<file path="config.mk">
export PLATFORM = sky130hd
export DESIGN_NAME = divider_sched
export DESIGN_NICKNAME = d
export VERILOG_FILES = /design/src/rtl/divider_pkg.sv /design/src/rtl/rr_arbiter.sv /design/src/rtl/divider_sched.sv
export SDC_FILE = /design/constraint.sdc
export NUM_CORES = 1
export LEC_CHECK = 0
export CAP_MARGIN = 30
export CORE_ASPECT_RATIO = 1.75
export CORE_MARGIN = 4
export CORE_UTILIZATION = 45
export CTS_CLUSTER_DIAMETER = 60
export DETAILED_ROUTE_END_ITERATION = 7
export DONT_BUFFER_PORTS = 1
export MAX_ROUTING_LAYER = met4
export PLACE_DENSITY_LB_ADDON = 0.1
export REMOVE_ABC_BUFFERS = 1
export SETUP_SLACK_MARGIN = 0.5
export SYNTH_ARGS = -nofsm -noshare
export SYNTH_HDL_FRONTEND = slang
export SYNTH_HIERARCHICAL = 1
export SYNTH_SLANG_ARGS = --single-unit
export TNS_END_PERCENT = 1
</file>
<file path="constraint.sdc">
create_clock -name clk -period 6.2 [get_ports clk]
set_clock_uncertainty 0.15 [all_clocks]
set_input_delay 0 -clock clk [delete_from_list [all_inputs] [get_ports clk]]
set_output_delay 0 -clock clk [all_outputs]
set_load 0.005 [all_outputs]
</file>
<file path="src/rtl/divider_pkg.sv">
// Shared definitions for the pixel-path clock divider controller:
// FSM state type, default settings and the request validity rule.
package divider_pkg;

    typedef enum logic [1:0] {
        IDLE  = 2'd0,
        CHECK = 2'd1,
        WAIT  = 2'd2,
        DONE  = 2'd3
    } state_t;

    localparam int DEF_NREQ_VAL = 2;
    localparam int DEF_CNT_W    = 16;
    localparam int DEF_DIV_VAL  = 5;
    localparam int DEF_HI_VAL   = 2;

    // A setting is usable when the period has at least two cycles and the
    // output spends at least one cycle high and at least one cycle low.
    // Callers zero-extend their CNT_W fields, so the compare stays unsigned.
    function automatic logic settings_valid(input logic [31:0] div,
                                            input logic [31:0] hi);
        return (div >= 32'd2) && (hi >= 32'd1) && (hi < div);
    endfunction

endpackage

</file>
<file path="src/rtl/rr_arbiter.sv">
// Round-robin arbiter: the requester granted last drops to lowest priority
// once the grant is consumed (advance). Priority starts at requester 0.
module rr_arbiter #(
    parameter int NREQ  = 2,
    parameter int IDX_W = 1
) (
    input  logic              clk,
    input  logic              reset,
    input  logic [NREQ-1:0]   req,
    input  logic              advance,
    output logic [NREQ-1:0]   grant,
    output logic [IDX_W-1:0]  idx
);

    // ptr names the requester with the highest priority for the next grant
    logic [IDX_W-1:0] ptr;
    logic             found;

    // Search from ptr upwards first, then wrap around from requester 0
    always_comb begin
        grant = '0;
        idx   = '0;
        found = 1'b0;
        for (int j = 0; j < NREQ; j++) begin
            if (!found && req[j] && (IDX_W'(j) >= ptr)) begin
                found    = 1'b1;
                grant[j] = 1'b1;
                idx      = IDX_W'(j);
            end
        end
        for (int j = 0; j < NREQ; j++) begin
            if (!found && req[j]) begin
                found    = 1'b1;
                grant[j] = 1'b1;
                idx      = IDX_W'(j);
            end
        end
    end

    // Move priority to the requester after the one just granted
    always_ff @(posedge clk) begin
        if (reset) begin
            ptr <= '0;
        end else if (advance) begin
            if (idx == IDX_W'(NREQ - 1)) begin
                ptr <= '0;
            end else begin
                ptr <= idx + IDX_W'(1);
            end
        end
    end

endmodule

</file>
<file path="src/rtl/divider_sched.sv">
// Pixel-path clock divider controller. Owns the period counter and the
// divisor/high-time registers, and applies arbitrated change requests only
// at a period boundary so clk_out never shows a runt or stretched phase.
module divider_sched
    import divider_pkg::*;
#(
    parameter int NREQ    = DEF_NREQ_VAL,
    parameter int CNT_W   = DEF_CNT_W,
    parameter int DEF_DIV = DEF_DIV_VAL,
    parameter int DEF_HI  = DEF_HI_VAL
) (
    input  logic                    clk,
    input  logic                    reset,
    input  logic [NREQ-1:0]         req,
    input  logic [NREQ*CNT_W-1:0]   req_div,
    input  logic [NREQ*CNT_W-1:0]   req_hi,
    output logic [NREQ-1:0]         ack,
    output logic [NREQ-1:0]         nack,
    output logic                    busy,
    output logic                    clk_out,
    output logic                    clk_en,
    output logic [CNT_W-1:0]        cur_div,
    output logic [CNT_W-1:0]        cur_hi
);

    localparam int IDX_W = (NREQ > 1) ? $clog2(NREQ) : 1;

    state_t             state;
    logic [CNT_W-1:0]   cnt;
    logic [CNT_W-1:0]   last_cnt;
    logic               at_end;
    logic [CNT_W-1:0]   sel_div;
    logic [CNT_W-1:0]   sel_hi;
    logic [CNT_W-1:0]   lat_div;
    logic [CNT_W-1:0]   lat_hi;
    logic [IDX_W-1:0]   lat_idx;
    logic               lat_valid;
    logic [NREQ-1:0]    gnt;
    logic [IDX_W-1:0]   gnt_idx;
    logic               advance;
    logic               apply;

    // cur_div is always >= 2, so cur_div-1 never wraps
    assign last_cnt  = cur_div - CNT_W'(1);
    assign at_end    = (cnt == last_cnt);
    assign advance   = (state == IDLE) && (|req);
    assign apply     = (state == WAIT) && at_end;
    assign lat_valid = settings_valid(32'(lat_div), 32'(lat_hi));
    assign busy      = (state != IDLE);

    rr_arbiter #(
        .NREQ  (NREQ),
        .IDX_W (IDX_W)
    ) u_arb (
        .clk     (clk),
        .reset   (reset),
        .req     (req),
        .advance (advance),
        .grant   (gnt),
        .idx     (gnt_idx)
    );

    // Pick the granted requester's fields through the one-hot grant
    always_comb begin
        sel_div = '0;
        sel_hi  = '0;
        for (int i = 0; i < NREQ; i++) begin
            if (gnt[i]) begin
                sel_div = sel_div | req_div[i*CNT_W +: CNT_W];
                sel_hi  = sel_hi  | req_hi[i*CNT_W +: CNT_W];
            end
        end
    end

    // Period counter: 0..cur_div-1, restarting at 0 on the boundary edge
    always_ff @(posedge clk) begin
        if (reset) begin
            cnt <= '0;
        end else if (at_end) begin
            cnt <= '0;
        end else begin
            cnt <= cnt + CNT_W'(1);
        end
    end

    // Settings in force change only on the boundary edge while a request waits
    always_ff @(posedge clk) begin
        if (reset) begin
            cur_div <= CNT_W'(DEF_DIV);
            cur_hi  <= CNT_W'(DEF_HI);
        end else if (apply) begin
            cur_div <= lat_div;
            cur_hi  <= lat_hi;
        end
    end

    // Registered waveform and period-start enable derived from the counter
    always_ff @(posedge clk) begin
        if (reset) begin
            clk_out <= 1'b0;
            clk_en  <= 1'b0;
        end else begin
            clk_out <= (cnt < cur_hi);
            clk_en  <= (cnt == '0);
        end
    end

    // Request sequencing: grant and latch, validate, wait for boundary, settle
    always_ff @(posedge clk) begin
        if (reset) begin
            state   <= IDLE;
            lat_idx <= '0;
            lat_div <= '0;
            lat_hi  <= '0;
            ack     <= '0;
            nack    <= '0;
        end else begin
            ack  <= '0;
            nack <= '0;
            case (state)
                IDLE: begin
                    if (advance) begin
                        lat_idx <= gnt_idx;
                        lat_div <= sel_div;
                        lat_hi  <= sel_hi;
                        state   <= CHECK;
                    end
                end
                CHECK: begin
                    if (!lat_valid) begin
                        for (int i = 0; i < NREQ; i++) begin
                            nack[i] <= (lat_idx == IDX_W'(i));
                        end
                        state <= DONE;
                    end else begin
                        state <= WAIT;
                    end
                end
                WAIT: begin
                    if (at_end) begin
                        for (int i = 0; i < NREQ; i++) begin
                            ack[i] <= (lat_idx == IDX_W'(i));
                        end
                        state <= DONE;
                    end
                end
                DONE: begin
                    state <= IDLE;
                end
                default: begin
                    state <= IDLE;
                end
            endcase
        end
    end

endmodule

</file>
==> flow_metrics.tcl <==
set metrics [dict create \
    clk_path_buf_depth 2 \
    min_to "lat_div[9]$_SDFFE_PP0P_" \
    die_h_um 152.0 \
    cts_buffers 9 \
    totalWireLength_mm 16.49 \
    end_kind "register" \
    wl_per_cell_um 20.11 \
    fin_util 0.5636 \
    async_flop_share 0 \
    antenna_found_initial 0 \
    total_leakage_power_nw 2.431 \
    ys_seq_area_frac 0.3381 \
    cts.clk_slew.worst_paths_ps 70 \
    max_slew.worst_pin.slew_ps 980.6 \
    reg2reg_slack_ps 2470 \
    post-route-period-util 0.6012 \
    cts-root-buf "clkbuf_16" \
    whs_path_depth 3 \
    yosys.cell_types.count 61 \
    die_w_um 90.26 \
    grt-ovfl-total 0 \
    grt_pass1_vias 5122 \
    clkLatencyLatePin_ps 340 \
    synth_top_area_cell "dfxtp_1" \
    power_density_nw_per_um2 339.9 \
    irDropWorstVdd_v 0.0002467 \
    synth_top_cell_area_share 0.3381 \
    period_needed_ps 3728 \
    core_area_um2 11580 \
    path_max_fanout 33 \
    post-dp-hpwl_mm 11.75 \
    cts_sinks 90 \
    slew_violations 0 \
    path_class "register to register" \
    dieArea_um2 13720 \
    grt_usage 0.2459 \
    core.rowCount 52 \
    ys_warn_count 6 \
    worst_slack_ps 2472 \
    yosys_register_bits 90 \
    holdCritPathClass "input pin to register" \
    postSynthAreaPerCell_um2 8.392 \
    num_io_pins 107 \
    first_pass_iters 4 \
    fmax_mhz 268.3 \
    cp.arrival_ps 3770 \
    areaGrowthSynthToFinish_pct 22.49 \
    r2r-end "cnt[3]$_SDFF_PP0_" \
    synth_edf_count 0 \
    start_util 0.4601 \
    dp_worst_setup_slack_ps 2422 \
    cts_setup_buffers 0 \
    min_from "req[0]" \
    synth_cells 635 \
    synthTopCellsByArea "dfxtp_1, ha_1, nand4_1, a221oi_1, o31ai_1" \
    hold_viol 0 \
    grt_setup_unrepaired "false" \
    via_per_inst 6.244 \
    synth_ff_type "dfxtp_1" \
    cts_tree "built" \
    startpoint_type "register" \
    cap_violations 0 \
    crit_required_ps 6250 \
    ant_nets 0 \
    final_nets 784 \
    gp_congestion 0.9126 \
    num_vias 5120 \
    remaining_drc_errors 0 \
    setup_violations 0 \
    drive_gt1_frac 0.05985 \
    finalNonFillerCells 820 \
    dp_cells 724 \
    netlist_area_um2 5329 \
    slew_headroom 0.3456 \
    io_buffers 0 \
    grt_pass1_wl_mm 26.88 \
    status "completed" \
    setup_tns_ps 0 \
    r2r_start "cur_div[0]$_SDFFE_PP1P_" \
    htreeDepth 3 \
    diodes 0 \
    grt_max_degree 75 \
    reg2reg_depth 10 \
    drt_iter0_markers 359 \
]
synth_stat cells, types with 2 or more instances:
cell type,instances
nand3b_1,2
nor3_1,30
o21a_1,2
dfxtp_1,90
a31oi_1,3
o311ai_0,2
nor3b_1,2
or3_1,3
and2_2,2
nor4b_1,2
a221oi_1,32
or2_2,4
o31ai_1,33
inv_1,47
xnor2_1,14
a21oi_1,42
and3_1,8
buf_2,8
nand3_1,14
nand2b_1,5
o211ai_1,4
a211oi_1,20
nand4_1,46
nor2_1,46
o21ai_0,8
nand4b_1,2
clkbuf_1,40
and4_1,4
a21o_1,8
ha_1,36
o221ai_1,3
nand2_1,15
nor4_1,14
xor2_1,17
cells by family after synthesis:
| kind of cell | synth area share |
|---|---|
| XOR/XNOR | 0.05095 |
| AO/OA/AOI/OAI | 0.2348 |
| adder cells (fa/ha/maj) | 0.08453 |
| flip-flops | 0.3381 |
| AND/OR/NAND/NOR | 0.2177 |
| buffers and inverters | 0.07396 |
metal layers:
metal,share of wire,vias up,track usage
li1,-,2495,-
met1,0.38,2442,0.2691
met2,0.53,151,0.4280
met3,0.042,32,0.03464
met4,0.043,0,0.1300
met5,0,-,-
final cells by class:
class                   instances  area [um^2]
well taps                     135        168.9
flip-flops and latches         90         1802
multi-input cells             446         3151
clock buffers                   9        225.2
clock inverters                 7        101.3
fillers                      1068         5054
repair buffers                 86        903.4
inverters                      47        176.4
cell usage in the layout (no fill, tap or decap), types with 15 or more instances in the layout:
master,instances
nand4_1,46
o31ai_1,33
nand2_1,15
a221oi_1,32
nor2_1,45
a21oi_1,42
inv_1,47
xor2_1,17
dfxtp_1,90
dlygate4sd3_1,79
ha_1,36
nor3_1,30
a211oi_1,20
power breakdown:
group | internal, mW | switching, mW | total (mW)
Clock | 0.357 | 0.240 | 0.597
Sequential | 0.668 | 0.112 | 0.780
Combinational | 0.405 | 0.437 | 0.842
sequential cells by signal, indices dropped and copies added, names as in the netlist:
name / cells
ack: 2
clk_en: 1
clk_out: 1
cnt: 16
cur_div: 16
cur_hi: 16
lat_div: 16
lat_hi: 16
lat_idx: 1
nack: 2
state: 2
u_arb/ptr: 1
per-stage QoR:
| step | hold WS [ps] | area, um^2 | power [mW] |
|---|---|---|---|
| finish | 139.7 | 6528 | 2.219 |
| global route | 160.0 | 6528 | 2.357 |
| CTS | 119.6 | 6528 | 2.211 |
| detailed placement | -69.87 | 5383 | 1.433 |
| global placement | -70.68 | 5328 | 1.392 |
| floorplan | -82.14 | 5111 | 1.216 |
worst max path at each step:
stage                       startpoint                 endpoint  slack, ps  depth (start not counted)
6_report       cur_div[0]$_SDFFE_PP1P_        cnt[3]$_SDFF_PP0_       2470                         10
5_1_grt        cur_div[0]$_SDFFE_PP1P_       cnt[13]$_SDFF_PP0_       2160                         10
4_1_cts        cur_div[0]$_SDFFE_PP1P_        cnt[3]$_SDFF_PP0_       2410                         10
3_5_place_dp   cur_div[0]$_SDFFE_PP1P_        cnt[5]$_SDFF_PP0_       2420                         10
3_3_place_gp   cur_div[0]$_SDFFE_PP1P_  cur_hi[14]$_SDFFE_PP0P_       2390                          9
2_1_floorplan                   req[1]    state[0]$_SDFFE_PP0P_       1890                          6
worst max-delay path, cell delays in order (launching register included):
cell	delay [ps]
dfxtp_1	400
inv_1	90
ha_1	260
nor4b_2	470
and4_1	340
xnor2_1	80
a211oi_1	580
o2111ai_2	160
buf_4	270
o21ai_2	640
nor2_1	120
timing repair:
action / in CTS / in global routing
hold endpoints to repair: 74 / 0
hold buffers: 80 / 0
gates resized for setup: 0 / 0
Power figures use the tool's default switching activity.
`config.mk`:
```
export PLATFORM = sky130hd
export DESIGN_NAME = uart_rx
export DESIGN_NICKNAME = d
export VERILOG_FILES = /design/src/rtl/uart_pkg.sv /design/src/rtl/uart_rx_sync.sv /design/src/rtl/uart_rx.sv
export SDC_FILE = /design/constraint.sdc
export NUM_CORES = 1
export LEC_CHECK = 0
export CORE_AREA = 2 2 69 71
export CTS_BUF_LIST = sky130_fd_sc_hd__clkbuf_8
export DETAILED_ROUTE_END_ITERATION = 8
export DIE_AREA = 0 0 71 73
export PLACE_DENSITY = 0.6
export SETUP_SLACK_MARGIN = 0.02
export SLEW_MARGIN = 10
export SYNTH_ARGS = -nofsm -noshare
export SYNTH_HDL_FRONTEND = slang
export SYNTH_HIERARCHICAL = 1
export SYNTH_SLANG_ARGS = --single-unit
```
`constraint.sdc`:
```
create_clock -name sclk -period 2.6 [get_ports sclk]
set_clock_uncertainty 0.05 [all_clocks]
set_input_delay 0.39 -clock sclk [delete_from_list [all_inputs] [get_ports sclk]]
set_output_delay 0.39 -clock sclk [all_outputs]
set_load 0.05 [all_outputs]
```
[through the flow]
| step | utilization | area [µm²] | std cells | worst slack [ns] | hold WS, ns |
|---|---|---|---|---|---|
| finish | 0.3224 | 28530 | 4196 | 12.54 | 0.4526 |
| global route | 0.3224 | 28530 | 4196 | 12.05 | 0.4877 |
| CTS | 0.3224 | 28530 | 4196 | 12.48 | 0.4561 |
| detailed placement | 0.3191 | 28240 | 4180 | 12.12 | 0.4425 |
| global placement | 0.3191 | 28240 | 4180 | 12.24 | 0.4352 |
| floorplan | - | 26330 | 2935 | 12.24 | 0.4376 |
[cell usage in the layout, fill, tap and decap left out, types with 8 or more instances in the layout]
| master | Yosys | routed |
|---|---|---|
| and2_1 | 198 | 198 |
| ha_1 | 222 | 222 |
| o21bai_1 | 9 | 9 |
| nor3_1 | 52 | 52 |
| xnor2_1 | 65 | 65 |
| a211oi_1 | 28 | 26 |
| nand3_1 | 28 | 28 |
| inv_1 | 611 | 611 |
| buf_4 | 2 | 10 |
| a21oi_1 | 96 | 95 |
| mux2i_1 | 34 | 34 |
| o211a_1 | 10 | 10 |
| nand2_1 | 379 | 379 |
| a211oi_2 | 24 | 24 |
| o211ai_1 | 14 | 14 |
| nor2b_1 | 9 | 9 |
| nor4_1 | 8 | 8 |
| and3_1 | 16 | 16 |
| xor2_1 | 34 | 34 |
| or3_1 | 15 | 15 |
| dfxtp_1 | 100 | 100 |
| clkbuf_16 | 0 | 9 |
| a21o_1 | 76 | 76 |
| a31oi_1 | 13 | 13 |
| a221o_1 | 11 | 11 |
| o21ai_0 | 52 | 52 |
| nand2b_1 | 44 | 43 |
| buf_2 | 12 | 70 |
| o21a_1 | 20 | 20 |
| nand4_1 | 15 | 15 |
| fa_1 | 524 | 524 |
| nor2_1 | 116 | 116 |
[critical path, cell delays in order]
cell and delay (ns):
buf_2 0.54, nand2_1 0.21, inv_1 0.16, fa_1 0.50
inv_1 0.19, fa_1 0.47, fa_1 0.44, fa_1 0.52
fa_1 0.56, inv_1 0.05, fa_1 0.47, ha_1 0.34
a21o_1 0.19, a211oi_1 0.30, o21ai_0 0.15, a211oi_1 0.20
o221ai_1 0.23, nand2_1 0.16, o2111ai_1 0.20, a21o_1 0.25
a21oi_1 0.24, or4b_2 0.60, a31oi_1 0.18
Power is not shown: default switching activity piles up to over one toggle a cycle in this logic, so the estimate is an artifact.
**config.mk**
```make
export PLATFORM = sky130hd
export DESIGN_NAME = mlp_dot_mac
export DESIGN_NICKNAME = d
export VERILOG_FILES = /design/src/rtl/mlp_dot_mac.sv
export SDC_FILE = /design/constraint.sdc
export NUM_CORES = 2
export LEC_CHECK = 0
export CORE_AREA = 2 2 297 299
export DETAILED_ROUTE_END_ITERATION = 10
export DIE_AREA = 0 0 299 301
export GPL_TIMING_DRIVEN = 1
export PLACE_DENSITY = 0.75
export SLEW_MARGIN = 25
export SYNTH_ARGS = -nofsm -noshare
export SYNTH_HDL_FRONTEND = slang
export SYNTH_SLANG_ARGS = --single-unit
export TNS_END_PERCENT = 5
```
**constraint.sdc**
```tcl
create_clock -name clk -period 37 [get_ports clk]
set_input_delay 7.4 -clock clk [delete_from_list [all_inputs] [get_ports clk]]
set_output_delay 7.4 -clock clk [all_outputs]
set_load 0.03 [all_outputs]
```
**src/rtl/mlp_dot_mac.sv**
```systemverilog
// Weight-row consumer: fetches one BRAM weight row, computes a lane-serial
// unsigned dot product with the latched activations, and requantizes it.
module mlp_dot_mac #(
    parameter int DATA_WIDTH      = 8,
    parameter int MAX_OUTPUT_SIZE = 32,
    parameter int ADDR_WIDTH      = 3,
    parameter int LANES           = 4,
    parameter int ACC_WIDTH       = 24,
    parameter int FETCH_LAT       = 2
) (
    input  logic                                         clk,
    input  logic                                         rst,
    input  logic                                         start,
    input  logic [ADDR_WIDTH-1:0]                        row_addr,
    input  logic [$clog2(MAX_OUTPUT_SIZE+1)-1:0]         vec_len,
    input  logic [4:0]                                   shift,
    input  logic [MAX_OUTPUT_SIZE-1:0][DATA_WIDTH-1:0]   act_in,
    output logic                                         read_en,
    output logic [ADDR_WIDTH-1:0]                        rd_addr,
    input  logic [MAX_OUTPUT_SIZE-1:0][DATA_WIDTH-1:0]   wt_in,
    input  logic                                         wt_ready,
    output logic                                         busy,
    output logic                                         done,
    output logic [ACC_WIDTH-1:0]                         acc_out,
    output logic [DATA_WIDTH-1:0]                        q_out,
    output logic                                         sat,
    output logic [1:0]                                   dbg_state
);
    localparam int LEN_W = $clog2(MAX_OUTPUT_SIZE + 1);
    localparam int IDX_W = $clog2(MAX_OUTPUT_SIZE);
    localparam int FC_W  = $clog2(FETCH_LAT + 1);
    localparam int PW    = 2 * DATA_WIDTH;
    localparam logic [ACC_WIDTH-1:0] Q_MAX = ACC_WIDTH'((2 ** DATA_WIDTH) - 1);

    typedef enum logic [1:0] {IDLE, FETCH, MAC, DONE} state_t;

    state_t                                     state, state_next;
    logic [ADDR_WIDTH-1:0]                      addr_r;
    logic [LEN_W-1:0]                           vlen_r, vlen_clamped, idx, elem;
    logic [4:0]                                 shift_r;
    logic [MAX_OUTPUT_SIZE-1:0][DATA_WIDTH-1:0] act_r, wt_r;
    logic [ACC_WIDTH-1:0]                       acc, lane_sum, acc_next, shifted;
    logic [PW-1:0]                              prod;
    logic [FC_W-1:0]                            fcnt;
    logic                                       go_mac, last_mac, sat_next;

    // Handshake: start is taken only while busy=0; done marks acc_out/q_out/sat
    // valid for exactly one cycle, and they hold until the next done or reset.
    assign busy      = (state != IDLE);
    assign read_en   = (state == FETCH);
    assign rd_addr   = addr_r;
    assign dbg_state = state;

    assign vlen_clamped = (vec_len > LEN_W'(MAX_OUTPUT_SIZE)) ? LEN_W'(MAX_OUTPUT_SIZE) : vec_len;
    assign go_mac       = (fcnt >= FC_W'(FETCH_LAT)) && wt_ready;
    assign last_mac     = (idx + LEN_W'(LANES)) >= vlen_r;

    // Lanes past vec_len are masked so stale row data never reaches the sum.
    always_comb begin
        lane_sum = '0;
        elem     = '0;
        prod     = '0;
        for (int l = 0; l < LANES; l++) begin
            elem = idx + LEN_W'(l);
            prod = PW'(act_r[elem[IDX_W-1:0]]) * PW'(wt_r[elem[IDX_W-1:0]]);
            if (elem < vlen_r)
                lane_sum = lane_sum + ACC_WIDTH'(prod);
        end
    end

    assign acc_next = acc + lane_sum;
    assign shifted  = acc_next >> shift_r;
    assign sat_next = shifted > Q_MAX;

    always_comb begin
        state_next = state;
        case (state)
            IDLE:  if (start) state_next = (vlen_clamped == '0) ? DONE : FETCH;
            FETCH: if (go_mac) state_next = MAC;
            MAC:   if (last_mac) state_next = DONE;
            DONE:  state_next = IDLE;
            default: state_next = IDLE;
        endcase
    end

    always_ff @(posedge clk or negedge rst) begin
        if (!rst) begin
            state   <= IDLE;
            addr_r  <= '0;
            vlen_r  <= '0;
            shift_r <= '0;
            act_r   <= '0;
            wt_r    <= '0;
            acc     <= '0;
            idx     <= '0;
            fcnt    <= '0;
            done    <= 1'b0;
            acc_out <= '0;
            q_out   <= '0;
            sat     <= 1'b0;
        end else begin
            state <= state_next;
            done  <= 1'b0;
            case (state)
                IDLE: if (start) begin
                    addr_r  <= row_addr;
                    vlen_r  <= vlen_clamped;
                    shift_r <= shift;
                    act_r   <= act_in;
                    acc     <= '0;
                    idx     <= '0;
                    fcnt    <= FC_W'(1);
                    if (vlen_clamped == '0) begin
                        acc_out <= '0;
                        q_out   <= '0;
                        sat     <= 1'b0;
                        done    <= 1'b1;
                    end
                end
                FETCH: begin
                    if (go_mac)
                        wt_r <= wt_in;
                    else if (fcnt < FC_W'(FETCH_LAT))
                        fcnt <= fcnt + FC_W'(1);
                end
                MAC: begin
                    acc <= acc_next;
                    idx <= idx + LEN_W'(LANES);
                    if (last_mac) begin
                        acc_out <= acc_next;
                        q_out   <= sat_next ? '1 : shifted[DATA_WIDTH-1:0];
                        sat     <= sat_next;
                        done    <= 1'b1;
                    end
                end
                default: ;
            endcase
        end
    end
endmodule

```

(WHAT IS EXPECTED) Give again, word for word, every line of the listing above from the one with "[through the flow]" to the one with "12.24 | 0.4376 |", both inclusive, and nothing beyond them.

(EXERCISE ANSWER)
[through the flow]
| step | utilization | area [µm²] | std cells | worst slack [ns] | hold WS, ns |
|---|---|---|---|---|---|
| finish | 0.3224 | 28530 | 4196 | 12.54 | 0.4526 |
| global route | 0.3224 | 28530 | 4196 | 12.05 | 0.4877 |
| CTS | 0.3224 | 28530 | 4196 | 12.48 | 0.4561 |
| detailed placement | 0.3191 | 28240 | 4180 | 12.12 | 0.4425 |
| global placement | 0.3191 | 28240 | 4180 | 12.24 | 0.4352 |
| floorplan | - | 26330 | 2935 | 12.24 | 0.4376 |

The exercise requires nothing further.